● **EXERCISE MATERIAL**

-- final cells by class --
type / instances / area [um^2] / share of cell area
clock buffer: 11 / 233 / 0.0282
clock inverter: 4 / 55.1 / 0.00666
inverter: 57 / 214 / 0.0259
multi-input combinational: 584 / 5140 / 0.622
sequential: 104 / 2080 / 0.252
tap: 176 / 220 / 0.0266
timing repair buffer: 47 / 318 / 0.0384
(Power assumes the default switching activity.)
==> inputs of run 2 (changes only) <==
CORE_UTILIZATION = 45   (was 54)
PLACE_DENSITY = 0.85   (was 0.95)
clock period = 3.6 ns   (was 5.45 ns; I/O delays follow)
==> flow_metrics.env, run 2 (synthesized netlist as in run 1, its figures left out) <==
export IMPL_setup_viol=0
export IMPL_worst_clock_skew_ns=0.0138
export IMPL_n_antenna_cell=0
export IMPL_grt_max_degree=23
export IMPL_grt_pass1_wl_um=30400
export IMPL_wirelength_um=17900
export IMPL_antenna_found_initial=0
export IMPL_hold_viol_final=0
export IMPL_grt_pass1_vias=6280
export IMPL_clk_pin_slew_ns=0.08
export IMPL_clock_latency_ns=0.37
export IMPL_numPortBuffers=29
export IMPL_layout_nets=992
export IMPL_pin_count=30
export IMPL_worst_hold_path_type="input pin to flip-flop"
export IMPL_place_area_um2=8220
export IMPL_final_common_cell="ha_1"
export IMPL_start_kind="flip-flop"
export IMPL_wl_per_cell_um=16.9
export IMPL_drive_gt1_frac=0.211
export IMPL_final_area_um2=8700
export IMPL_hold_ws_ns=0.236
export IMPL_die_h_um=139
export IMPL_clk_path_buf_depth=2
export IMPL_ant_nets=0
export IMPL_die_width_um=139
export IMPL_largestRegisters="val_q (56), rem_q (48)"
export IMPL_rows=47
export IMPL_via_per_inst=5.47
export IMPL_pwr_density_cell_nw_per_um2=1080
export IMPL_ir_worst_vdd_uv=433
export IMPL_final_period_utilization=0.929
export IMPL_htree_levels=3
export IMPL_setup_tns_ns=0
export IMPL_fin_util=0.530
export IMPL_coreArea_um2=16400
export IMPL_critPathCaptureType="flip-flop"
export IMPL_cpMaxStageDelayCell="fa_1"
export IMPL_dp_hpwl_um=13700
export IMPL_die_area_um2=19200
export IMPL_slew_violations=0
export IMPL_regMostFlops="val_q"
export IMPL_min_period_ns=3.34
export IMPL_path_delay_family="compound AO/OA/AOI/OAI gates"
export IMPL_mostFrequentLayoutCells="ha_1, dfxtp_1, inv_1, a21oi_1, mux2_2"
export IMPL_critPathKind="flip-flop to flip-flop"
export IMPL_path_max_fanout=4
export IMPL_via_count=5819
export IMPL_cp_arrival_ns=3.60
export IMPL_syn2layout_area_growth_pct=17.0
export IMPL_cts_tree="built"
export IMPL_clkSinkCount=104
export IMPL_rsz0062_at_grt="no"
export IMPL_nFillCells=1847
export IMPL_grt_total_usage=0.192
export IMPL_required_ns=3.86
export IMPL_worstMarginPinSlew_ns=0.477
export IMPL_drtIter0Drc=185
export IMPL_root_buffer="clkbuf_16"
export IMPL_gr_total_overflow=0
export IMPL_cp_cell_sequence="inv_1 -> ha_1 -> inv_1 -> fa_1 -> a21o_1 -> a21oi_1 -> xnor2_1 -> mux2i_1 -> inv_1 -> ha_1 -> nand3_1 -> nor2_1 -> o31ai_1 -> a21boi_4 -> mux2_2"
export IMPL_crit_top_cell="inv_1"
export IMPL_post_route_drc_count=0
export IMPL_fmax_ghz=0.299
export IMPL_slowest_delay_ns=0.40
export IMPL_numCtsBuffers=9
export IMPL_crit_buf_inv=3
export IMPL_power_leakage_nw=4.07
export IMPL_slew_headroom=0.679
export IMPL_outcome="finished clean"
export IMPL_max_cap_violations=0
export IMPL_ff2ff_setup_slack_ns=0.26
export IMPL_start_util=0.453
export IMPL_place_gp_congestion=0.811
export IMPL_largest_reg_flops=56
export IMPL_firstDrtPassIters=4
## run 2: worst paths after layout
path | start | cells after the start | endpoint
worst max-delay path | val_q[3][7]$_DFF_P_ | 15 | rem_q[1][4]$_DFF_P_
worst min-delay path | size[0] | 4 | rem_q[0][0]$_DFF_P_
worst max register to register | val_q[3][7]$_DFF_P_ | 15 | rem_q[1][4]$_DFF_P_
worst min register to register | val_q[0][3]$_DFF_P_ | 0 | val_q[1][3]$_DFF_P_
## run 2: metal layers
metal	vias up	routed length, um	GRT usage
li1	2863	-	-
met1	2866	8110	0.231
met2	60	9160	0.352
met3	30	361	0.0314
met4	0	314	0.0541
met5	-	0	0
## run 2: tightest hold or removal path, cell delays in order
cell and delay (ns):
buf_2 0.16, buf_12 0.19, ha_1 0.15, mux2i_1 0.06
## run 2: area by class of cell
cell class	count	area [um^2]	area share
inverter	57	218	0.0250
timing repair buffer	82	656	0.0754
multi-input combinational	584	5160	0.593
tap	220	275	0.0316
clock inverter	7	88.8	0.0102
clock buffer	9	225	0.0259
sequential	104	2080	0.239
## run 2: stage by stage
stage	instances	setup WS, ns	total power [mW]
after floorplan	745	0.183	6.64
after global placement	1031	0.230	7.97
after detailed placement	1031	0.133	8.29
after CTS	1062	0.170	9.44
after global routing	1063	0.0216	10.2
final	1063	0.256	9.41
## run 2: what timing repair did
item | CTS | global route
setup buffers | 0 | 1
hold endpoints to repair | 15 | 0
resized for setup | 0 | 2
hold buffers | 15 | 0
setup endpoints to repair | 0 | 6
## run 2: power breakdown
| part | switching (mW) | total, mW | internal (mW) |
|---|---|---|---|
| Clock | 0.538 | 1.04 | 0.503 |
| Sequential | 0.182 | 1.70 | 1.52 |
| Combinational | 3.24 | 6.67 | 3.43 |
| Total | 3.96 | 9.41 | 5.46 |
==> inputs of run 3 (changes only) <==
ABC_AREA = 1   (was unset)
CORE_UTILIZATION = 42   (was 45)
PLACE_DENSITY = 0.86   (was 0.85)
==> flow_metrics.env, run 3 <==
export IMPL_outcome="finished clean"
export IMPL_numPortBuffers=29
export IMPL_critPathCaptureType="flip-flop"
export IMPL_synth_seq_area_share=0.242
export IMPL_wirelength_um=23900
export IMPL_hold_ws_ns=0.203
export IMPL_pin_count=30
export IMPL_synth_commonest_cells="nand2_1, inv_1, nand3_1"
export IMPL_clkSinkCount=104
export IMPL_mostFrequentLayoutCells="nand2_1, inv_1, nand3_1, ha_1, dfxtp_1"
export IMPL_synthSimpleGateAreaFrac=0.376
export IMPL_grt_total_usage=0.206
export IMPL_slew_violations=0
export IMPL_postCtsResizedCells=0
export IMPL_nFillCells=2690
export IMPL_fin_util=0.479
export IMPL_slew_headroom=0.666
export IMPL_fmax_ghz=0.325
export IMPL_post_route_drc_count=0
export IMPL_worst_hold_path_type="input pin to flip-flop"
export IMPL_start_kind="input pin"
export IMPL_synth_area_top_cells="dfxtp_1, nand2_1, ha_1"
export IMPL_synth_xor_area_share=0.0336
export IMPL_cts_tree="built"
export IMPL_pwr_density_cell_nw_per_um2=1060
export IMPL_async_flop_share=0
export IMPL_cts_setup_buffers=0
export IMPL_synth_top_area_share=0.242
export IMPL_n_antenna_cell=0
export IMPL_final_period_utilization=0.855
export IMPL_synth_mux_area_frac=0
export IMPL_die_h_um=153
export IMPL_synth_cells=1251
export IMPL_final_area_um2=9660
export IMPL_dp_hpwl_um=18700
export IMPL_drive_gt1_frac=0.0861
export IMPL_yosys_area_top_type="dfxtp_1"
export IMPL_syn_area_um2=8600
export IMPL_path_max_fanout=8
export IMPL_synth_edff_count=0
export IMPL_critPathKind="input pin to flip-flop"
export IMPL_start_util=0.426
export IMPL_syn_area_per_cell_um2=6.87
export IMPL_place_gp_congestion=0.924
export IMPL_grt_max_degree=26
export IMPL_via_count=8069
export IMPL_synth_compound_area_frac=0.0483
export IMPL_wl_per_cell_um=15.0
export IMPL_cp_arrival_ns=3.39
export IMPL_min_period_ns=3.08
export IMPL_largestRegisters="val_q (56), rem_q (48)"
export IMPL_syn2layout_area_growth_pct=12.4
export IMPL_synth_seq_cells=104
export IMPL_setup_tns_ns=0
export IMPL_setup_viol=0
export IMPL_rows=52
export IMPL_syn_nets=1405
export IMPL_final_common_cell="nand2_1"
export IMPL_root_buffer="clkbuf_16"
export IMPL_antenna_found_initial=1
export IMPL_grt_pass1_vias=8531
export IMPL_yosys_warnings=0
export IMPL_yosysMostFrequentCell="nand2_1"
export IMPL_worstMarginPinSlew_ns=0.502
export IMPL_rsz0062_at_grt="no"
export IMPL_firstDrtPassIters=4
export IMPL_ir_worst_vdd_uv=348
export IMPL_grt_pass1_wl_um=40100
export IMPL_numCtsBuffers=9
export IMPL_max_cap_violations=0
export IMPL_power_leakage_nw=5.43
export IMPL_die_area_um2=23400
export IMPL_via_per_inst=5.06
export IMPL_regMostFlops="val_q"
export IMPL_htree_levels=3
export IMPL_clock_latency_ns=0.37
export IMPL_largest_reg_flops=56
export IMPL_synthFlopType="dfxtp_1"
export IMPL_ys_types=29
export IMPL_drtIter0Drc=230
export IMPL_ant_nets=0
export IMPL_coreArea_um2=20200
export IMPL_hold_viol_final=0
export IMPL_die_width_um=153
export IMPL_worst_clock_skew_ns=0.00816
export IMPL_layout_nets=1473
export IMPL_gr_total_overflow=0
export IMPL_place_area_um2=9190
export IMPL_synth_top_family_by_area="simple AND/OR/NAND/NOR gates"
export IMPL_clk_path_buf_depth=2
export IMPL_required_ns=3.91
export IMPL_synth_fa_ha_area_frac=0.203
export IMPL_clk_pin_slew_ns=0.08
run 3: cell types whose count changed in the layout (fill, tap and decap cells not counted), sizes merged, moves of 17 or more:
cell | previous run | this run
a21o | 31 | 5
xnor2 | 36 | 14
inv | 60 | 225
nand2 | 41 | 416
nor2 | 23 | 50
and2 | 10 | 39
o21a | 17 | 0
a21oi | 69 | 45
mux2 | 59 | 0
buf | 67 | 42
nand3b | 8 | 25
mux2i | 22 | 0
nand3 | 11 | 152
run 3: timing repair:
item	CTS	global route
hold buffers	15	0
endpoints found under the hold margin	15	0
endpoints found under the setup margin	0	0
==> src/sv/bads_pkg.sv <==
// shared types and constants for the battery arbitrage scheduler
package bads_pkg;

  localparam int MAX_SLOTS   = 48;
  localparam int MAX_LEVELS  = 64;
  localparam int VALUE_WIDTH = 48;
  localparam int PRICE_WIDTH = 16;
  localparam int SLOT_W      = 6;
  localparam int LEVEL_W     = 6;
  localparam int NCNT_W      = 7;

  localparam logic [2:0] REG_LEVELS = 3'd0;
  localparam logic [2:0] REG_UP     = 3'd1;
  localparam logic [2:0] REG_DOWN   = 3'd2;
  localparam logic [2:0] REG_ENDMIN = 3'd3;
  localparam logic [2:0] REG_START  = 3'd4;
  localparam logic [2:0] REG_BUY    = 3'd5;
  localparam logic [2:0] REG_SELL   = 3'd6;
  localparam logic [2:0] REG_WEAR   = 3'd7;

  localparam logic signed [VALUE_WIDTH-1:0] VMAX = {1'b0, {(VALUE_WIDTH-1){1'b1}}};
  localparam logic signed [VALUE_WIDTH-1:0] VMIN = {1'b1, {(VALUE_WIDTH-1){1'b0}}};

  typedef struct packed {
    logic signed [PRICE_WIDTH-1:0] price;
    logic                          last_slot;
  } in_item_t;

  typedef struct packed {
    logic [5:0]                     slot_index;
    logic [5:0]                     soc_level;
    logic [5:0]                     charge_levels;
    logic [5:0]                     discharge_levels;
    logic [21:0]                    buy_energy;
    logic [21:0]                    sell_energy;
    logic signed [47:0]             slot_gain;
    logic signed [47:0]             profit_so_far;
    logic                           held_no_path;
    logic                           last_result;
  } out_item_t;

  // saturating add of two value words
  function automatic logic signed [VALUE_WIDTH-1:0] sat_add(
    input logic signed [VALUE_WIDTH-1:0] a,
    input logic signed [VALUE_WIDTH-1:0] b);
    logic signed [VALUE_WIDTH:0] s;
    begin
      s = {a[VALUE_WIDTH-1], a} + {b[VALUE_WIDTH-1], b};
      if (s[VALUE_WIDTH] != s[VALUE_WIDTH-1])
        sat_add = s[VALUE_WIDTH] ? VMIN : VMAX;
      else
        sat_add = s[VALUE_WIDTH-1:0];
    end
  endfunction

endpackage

...

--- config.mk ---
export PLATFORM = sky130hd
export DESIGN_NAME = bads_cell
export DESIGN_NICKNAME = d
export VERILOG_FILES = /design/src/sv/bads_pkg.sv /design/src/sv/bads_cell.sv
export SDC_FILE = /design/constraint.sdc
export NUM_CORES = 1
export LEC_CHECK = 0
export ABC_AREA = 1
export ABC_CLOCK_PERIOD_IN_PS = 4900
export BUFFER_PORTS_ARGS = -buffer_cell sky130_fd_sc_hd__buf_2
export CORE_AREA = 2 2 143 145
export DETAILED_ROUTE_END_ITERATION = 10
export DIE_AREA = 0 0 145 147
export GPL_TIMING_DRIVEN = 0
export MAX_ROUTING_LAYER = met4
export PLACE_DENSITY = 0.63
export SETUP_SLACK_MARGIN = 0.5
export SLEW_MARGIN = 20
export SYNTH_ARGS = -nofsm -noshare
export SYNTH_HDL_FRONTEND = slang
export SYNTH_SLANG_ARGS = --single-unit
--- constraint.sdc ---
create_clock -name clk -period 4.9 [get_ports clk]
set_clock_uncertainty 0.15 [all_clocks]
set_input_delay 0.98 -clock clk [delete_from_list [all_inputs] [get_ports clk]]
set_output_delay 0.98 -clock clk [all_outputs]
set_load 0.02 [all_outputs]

● **WORK REQUEST**
Look through the preceding entries for the word "multi". Report how many lines hold it, and only that number.

● **SOLUTION TO THIS PROBLEM**
2